Um dia desses numa das minhas andanças pelo bairro, encontrei uma moça, digamos, agora já é uma senhora , que há muito não via, trata-se de Guadalupe Izaura ( nome fictício).
Após as perguntas de praxe, ela agora uma senhora bem casada, perguntou-me por um ex-namorado o Altemar Ricardo ( também fictício ), cujo pai era um próspero industrial e que já é falecido. Eu lhe falei que o Altemar mora no interior e após eu ser indagado por ela , se ele já havia criado juízo, eu lhe respondi, que segundo informações ele estava igual, tomando seus porres, cheirando o seu pózinho e dando problemas a todos que com ele convivem.
Guadalupe me disse que era uma pena , que eles se gostavam, ela tinha certeza que com jeitinho iria conserta-lo. Mas uma tarde quando ela ia rumo ao seu trabalho, o pai dele sr. Bonifácio José, interpelou-a e disse que ela tinha que desmanchar aquele namoro, que a diferença social iria atrapalhar a vida do casal. Depois disso e com indiferença dos pais dele, com grande boicote e a fraqueza de conduta do Altemar , moço mimado, mal acostumado, ela mesmo resolveu acabar com o namoro.
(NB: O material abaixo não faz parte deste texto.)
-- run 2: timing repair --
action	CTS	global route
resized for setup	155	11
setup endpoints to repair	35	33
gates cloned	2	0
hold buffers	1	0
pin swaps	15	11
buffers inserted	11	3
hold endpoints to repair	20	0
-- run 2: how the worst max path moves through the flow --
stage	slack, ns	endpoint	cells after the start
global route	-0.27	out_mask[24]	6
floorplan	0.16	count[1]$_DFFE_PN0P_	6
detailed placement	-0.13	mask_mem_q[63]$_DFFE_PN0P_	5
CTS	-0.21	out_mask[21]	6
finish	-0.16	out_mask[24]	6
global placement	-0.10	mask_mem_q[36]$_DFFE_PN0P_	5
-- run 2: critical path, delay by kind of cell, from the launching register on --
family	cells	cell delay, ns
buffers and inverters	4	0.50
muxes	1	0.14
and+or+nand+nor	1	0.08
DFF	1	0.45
File: config.mk
export PLATFORM = sky130hd
export DESIGN_NAME = vend_credit_ctrl
export DESIGN_NICKNAME = d
export VERILOG_FILES = /design/src/rtl/vend_credit_ctrl_pkg.sv /design/src/rtl/vend_credit_ctrl_bin2bcd.sv /design/src/rtl/vend_credit_ctrl.sv
export SDC_FILE = /design/constraint.sdc
export NUM_CORES = 1
export LEC_CHECK = 0
export ABC_AREA = 1
export CAP_MARGIN = 20
export CELL_PAD_IN_SITES_DETAIL_PLACEMENT = 0
export CELL_PAD_IN_SITES_GLOBAL_PLACEMENT = 2
export CORE_MARGIN = 4
export CORE_UTILIZATION = 29
export CTS_BUF_LIST = sky130_fd_sc_hd__clkbuf_4 sky130_fd_sc_hd__clkbuf_8 sky130_fd_sc_hd__clkbuf_16
export DETAILED_ROUTE_END_ITERATION = 12
export GPL_ROUTABILITY_DRIVEN = 0
export PLACE_DENSITY = 0.76
export SETUP_SLACK_MARGIN = 0.3
export SLEW_MARGIN = 20
export SYNTH_ARGS = -nofsm -noshare
export SYNTH_HDL_FRONTEND = slang
export SYNTH_SLANG_ARGS = --single-unit
File: constraint.sdc
create_clock -name clk -period 3.85 [get_ports clk]
set_input_delay 0.385 -clock clk [delete_from_list [all_inputs] [get_ports clk]]
set_output_delay 0.385 -clock clk [all_outputs]
set_load 0.02 [all_outputs]
File: src/rtl/vend_credit_ctrl_pkg.sv
// Shared types and widths for the coin-credit and vend controller.
package vend_credit_ctrl_pkg;

    typedef enum logic [1:0] {
        ST_IDLE   = 2'd0,
        ST_VEND   = 2'd1,
        ST_CHANGE = 2'd2
    } vend_state_t;

    localparam int unsigned COIN_VAL_W = 8;
    localparam int unsigned BCD_W      = 8;

endpackage

File: src/rtl/vend_credit_ctrl_bin2bcd.sv
// Combinational double-dabble of a binary credit value (0..99) to two BCD digits.
module vend_bin2bcd #(
    parameter int unsigned W = 8
) (
    input  logic [W-1:0] bin,
    output logic [7:0]   bcd
);

    logic [7:0] acc;

    // Shift in MSB first; any bit shifted out the top would be a hundreds digit.
    always_comb begin
        acc = '0;
        for (int unsigned i = W; i > 0; i--) begin
            if (acc[3:0] > 4'd4) acc[3:0] = acc[3:0] + 4'd3;
            if (acc[7:4] > 4'd4) acc[7:4] = acc[7:4] + 4'd3;
            acc = {acc[6:0], bin[i-1]};
        end
    end

    assign bcd = acc;

endmodule

File: src/rtl/vend_credit_ctrl.sv
// Coin-credit accumulator and vend controller with handshaked change payout.
module vend_credit_ctrl
    import vend_credit_ctrl_pkg::*;
#(
    parameter int unsigned                   N_COINS    = 3,
    parameter logic [COIN_VAL_W*N_COINS-1:0] COIN_VALS  = {8'd5, 8'd2, 8'd1},
    parameter int unsigned                   PRICE      = 10,
    parameter int unsigned                   CW         = 8,
    parameter int unsigned                   MAX_CREDIT = 99,
    parameter int unsigned                   CHG_UNIT   = 1
) (
    input  logic               clk,
    input  logic               reset,
    input  logic [N_COINS-1:0] coin_in,
    input  logic               vend_req,
    input  logic               refund_req,
    input  logic               chg_ready,
    output logic               chg_valid,
    output logic               vend_pulse,
    output logic               coin_reject,
    output logic               short_pulse,
    output logic               busy,
    output logic [CW-1:0]      credit,
    output logic [BCD_W-1:0]   credit_bcd
);

    localparam logic [CW-1:0] PRICE_C = CW'(PRICE);
    localparam logic [CW:0]   MAX_C   = (CW+1)'(MAX_CREDIT);
    localparam logic [CW-1:0] UNIT_C  = CW'(CHG_UNIT);

    vend_state_t state_q, state_d;

    logic [CW-1:0]         credit_q, credit_d;
    logic [N_COINS-1:0]    coin_prev_q;
    logic [N_COINS-1:0]    coin_edge;
    logic [N_COINS-1:0]    edge_low;
    logic [COIN_VAL_W-1:0] sel_val;
    logic [CW:0]           coin_sum;
    logic                  coin_any;
    logic                  coin_extra;
    logic                  coin_ok;
    logic                  reject_d;
    logic                  short_d;
    logic [BCD_W-1:0]      bcd_d;

    assign coin_edge  = coin_in & ~coin_prev_q;
    assign edge_low   = coin_edge & (~coin_edge + N_COINS'(1));
    assign coin_any   = |coin_edge;
    assign coin_extra = |(coin_edge & ~edge_low);

    always_comb begin
        sel_val = '0;
        for (int unsigned i = 0; i < N_COINS; i++) begin
            if (edge_low[i]) sel_val = COIN_VALS[COIN_VAL_W*i +: COIN_VAL_W];
        end
    end

    assign coin_sum = {1'b0, credit_q} + (CW+1)'(sel_val);
    assign coin_ok  = coin_any && (coin_sum <= MAX_C);

    always_comb begin
        state_d  = state_q;
        credit_d = credit_q;
        reject_d = 1'b0;
        short_d  = 1'b0;
        case (state_q)
            ST_IDLE: begin
                if (coin_ok) credit_d = coin_sum[CW-1:0];
                reject_d = (coin_any && !coin_ok) || coin_extra;
                // vend_req blocks refund outright, even when it only produces a short pulse
                if (vend_req) begin
                    if (credit_q >= PRICE_C) state_d = ST_VEND;
                    else                     short_d = 1'b1;
                end else if (refund_req && (credit_q != '0)) begin
                    state_d = ST_CHANGE;
                end
            end
            ST_VEND: begin
                reject_d = coin_any;
                if (credit_q > PRICE_C) begin
                    credit_d = credit_q - PRICE_C;
                    state_d  = ST_CHANGE;
                end else begin
                    credit_d = '0;
                    state_d  = ST_IDLE;
                end
            end
            ST_CHANGE: begin
                reject_d = coin_any;
                if (credit_q == '0) begin
                    state_d = ST_IDLE;
                end else if (chg_valid && chg_ready) begin
                    if (credit_q <= UNIT_C) begin
                        credit_d = '0;
                        state_d  = ST_IDLE;
                    end else begin
                        credit_d = credit_q - UNIT_C;
                    end
                end
            end
            default: begin
                state_d  = ST_IDLE;
                credit_d = '0;
            end
        endcase
    end

    vend_bin2bcd #(
        .W (CW)
    ) u_bin2bcd (
        .bin (credit_q),
        .bcd (bcd_d)
    );

    always_ff @(posedge clk or posedge reset) begin
        if (reset) begin
            state_q     <= ST_IDLE;
            credit_q    <= '0;
            coin_prev_q <= '1;
            chg_valid   <= 1'b0;
            vend_pulse  <= 1'b0;
            coin_reject <= 1'b0;
            short_pulse <= 1'b0;
            busy        <= 1'b0;
            credit_bcd  <= '0;
        end else begin
            state_q     <= state_d;
            credit_q    <= credit_d;
            coin_prev_q <= coin_in;
            chg_valid   <= (state_d == ST_CHANGE);
            vend_pulse  <= (state_d == ST_VEND);
            coin_reject <= reject_d;
            short_pulse <= short_d;
            busy        <= (state_d != ST_IDLE);
            credit_bcd  <= bcd_d;
        end
    end

    assign credit = credit_q;

endmodule
`src/rtl/ram_loader.sv`:
```
// Program loader: writes a valid/ready byte stream into consecutive RAM addresses from 0,
// driving the RAM's manual address/data, program-mode, MAR load and write-enable lines.
module ram_loader #(
   parameter int unsigned ADDR_WIDTH = 4,
   parameter int unsigned DATA_WIDTH = 8,
   parameter int unsigned WE_CYCLES  = 2
) (
   input  logic                  clk,
   input  logic                  clear_n,
   input  logic                  start,
   input  logic [ADDR_WIDTH:0]   num_bytes,
   input  logic                  abort,
   input  logic [DATA_WIDTH-1:0] in_data,
   input  logic                  in_valid,
   output logic                  in_ready,
   output logic [ADDR_WIDTH-1:0] ram_addr,
   output logic [DATA_WIDTH-1:0] ram_data,
   output logic                  ram_prog_mode,
   output logic                  ram_load_addr_n,
   output logic                  ram_we_n,
   output logic                  busy,
   output logic                  done,
   output logic [ADDR_WIDTH:0]   byte_count
);

   localparam int unsigned CntW = (WE_CYCLES > 1) ? $clog2(WE_CYCLES) : 1;
   localparam logic [CntW-1:0] WeLast = CntW'(WE_CYCLES - 1);
   localparam logic [ADDR_WIDTH:0] MaxCount = {1'b1, {ADDR_WIDTH{1'b0}}};

   // One-hot so every RAM strobe is a single flop bit.
   typedef enum logic [5:0] {
      StIdle     = 6'b000001,
      StWaitByte = 6'b000010,
      StSetup    = 6'b000100,
      StWrite    = 6'b001000,
      StHold     = 6'b010000,
      StDone     = 6'b100000
   } state_e;

   state_e                state_q, state_d;
   logic [ADDR_WIDTH-1:0] addr_q, addr_d;
   logic [DATA_WIDTH-1:0] data_q, data_d;
   logic [ADDR_WIDTH:0]   count_q, count_d;
   logic [ADDR_WIDTH:0]   target_q, target_d;
   logic [CntW-1:0]       we_cnt_q, we_cnt_d;
   logic                  abort_q, abort_d;
   logic [ADDR_WIDTH:0]   target_clamp;

   assign target_clamp = (num_bytes > MaxCount) ? MaxCount : num_bytes;

   always_comb begin
      state_d  = state_q;
      addr_d   = addr_q;
      data_d   = data_q;
      count_d  = count_q;
      target_d = target_q;
      we_cnt_d = we_cnt_q;
      abort_d  = abort_q;

      unique case (state_q)
         StIdle: begin
            if (start && !abort) begin
               count_d  = '0;
               addr_d   = '0;
               target_d = target_clamp;
               abort_d  = 1'b0;
               state_d  = (target_clamp == '0) ? StDone : StWaitByte;
            end
         end
         StWaitByte: begin
            if (abort) begin
               state_d = StIdle;
            end else if (in_valid) begin
               data_d  = in_data;
               state_d = StSetup;
            end
         end
         StSetup: begin
            if (abort) begin
               state_d = StIdle;
            end else begin
               we_cnt_d = WeLast;
               state_d  = StWrite;
            end
         end
         StWrite: begin
            // An abort here only takes effect once the write pulse has finished.
            if (abort) begin
               abort_d = 1'b1;
            end
            if (we_cnt_q == '0) begin
               state_d = StHold;
            end else begin
               we_cnt_d = we_cnt_q - 1'b1;
            end
         end
         StHold: begin
            count_d = count_q + 1'b1;
            abort_d = 1'b0;
            if (abort || abort_q) begin
               state_d = StIdle;
            end else if (count_d == target_q) begin
               addr_d  = '0;
               state_d = StDone;
            end else begin
               addr_d  = addr_q + 1'b1;
               state_d = StWaitByte;
            end
         end
         StDone: begin
            addr_d  = '0;
            state_d = StIdle;
         end
         default: begin
            state_d = StIdle;
         end
      endcase
   end

   // Async clear drops the state straight to idle, releasing ram_we_n without a clock edge.
   always_ff @(posedge clk or negedge clear_n) begin
      if (!clear_n) begin
         state_q  <= StIdle;
         addr_q   <= '0;
         data_q   <= '0;
         count_q  <= '0;
         target_q <= '0;
         we_cnt_q <= '0;
         abort_q  <= 1'b0;
      end else begin
         state_q  <= state_d;
         addr_q   <= addr_d;
         data_q   <= data_d;
         count_q  <= count_d;
         target_q <= target_d;
         we_cnt_q <= we_cnt_d;
         abort_q  <= abort_d;
      end
   end

   always_comb begin
      in_ready        = (state_q == StWaitByte);
      ram_prog_mode   = (state_q == StIdle) || (state_q == StDone);
      ram_load_addr_n = (state_q != StSetup);
      ram_we_n        = (state_q != StWrite);
      busy            = (state_q != StIdle);
      done            = (state_q == StDone);
   end

   assign ram_addr   = addr_q;
   assign ram_data   = data_q;
   assign byte_count = count_q;

endmodule

```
Muitos anos se passaram e eu sabedor de toda a história, lhe disse que não se arrependesse, pois o sr. Bonifácio faleceu numa penúria total, vivendo com a ajuda de um ex-sócio, dormia num banco de uma Kombi, não se alimentava, só bebia. Portanto ela falou, que ainda bem que não entrei nessa família maluca, a desprezaram, a humilharam e agora um faleceu na extrema pobreza, o outro está arrumando confusão como sempre e vivendo sabe-se lá como e a mãe morando de favor com uma irmã e curtindo que um dia foi madame.
O que aconteceu ? castigo divino?falta de sorte? sei lá , mas tem certo tipo de gente que se envolve com tantos preconceitos, tanta burocracia, complicarem o que é simples, que acabam se enrolando numa trama infernal.